Ok, so while this fixes things, it has the unfortunate effect of putting the text "The third month" in quotes in the prompt box. Not a showstopper, obviously, but not as nice as one would like for a piece of expository code.
Also, the arguments prompting thing in general just feels really hokey. Lots of little bugs. I imagine they could be cleaned up, but this is one of thing that scared me away from mcclim initially and I imagine others might feel similarly. Not to be too negative, but I want to 1) point it out and 2) learn enough so that I might be able to do something about it.
Thanks,
Cyrus
On Feb 10, 2007, at 1:12 PM, Troels Henriksen wrote:
Cyrus Harmon ch-mcclim@bobobeach.com writes:
Granted this is a minor gripe but when I run the presentation example given in the manual, the manual says I should see that output "the 15 or The third month" when I click on the shown objects. In fact I get "the 15 of THE". Is the manual in error or is something wrong here?

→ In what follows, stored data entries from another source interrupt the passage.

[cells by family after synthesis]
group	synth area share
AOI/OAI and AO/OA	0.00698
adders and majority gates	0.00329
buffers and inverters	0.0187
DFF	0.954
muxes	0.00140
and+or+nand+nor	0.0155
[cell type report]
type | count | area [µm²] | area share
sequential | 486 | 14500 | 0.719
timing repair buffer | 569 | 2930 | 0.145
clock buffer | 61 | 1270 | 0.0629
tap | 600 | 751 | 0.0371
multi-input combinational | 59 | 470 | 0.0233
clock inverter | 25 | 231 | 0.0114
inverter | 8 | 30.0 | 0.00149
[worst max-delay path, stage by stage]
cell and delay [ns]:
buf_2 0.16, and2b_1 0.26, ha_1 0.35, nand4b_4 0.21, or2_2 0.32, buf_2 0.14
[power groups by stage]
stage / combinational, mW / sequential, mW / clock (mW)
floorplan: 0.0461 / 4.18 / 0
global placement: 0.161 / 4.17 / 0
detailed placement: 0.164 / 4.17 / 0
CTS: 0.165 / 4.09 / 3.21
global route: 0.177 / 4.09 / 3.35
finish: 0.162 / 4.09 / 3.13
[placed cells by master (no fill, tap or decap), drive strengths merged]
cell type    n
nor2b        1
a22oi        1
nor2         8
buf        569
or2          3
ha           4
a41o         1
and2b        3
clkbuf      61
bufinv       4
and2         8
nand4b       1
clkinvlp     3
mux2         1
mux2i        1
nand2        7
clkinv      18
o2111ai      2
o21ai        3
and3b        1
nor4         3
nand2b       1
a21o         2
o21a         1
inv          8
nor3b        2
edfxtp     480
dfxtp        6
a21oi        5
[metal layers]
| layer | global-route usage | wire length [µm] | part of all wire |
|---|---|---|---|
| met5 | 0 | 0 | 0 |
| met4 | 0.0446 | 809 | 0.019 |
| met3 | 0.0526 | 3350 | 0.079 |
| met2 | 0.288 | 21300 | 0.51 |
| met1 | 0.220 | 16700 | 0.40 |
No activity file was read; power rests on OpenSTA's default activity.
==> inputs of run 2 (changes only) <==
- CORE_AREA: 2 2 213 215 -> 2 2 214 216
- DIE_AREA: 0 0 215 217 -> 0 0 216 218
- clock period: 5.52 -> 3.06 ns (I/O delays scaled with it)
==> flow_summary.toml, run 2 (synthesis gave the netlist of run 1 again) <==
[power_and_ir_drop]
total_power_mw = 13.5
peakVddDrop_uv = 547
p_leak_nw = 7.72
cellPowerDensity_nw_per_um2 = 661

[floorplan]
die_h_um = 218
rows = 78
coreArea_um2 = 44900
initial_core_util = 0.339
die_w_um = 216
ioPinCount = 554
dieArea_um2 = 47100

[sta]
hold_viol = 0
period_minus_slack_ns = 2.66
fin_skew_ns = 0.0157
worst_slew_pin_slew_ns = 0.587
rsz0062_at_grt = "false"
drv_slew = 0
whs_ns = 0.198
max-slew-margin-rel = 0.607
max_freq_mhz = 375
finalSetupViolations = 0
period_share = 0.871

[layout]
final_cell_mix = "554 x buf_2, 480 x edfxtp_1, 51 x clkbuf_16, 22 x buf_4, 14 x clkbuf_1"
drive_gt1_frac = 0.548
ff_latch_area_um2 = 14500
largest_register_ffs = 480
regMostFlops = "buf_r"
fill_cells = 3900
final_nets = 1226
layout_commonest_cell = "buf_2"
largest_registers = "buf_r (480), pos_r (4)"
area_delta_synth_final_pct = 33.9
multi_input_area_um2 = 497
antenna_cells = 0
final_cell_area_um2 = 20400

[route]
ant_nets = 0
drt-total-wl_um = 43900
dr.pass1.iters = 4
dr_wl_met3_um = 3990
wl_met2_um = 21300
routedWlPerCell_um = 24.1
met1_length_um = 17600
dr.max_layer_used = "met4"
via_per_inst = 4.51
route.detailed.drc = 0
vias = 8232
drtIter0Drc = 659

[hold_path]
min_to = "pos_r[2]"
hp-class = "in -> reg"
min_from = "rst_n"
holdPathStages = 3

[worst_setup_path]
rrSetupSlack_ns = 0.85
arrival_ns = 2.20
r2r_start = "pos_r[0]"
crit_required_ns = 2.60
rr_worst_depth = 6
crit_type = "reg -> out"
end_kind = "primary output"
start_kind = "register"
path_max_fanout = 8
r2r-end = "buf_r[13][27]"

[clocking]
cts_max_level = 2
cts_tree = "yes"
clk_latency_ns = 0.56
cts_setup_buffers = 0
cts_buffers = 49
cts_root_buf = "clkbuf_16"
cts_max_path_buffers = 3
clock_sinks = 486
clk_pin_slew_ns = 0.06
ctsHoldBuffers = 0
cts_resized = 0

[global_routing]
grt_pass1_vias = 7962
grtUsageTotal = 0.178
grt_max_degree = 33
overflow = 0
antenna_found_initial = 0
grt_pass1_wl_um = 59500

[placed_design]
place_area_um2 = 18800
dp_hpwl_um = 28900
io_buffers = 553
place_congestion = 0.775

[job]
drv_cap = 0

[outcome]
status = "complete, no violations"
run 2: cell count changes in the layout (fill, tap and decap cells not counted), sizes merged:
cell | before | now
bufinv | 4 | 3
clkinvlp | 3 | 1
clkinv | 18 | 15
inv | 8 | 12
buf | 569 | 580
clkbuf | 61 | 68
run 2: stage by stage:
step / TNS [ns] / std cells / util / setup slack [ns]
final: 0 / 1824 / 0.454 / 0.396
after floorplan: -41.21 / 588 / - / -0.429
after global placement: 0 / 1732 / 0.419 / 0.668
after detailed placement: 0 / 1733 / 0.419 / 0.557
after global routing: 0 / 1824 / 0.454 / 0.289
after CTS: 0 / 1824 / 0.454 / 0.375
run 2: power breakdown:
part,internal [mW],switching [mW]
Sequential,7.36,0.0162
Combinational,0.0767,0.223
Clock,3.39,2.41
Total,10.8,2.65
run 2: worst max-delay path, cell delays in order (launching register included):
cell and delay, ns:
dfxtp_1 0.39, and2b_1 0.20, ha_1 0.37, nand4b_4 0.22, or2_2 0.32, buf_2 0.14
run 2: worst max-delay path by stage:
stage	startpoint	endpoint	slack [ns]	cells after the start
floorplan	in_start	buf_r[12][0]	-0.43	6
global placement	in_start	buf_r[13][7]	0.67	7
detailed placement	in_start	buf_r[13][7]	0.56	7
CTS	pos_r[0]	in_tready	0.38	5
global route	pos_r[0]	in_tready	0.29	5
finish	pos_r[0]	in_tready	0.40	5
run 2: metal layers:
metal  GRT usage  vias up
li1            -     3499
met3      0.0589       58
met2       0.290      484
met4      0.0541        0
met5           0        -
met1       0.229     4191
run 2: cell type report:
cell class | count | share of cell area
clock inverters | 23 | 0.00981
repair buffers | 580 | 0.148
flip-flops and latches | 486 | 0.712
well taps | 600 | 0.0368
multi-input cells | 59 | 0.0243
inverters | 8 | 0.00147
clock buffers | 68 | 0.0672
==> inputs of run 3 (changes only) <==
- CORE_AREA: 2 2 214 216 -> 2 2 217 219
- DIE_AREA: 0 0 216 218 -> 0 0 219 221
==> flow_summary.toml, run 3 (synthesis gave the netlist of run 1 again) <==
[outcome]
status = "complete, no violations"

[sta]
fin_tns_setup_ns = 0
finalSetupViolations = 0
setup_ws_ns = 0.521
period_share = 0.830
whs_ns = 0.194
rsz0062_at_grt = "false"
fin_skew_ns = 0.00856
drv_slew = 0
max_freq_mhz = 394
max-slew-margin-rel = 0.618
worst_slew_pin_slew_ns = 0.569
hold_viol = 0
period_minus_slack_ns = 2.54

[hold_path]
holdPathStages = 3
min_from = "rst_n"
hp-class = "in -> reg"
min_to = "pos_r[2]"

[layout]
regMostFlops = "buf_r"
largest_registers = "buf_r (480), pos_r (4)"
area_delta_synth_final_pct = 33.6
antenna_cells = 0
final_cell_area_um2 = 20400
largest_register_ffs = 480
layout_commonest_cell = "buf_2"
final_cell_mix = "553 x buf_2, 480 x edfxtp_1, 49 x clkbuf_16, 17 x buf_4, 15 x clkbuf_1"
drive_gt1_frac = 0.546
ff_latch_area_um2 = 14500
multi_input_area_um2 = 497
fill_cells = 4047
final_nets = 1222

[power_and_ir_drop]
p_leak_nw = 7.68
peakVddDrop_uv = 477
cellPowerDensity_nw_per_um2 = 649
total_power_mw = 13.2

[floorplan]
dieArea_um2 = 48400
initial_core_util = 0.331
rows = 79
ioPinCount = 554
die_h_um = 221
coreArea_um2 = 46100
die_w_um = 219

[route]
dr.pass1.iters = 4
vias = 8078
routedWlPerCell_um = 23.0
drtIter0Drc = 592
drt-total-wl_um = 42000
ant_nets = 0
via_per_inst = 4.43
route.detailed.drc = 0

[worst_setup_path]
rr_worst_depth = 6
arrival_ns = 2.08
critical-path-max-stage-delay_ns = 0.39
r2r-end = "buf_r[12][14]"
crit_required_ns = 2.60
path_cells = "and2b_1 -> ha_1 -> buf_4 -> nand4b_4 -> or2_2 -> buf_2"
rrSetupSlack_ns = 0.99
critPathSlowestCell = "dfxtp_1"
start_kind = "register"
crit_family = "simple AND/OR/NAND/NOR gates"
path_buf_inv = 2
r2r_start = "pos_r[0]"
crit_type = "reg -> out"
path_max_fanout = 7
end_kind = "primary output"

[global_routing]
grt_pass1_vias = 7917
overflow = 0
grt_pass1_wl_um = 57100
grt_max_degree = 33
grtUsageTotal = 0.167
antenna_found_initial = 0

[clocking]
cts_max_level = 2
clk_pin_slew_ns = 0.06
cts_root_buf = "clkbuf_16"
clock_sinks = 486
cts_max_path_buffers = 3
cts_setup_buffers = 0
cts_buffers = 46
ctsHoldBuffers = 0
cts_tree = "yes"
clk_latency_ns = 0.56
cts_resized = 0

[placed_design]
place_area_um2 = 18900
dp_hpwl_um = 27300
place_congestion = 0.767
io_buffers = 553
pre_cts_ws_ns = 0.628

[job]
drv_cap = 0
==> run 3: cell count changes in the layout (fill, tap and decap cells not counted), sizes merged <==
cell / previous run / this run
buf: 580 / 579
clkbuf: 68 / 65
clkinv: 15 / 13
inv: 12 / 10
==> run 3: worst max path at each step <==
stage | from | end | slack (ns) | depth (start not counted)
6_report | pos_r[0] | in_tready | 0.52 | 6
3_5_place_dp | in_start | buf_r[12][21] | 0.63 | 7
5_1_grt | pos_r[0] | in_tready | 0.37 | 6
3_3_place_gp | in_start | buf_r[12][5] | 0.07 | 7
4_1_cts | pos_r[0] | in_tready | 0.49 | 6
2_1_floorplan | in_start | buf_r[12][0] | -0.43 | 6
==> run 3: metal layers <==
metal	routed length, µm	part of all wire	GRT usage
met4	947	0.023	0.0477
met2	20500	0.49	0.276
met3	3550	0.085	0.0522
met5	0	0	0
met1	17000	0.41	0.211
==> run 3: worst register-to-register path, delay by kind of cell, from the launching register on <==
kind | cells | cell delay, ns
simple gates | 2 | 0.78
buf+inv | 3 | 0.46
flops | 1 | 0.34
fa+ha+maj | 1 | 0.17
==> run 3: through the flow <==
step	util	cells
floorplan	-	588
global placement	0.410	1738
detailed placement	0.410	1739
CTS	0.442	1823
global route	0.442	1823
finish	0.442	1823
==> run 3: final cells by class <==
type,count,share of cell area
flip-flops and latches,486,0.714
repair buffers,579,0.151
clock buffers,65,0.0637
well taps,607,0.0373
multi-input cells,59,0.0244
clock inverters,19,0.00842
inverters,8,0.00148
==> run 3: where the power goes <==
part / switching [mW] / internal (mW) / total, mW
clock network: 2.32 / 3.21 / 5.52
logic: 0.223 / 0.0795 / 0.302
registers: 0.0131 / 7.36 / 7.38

This is a bug that Goatee is able to handle, but Drei is not. It happens due to the default present/accept methods for presentation types (which is quite a kludge in itself) that just invokes print/read on the objects and try to wing it that way. This works very poorly, since the presentation of a string will then be "string", but that can't be read in by the corresponding default accept method, because it uses `read-token' to get the string, and that removes the quotes (so it'll be interpreted as a symbol by the reader, but that won't work well if the string has whitespace in it, this is why you only see the first word, and in uppercase). Goatee is somehow able to detect that the result of presenting the object to a string is not acceptable back in, and thus puts in an "accept extent" (roughly, a reference to the actual object that is returned instead of attempting to parse the string). I don't quite know why Goatee detects it, it's probably an accident. :-)
In any case, the central problem is accepting textual input of presentation types that do not have accept methods. Bad, bad, bad.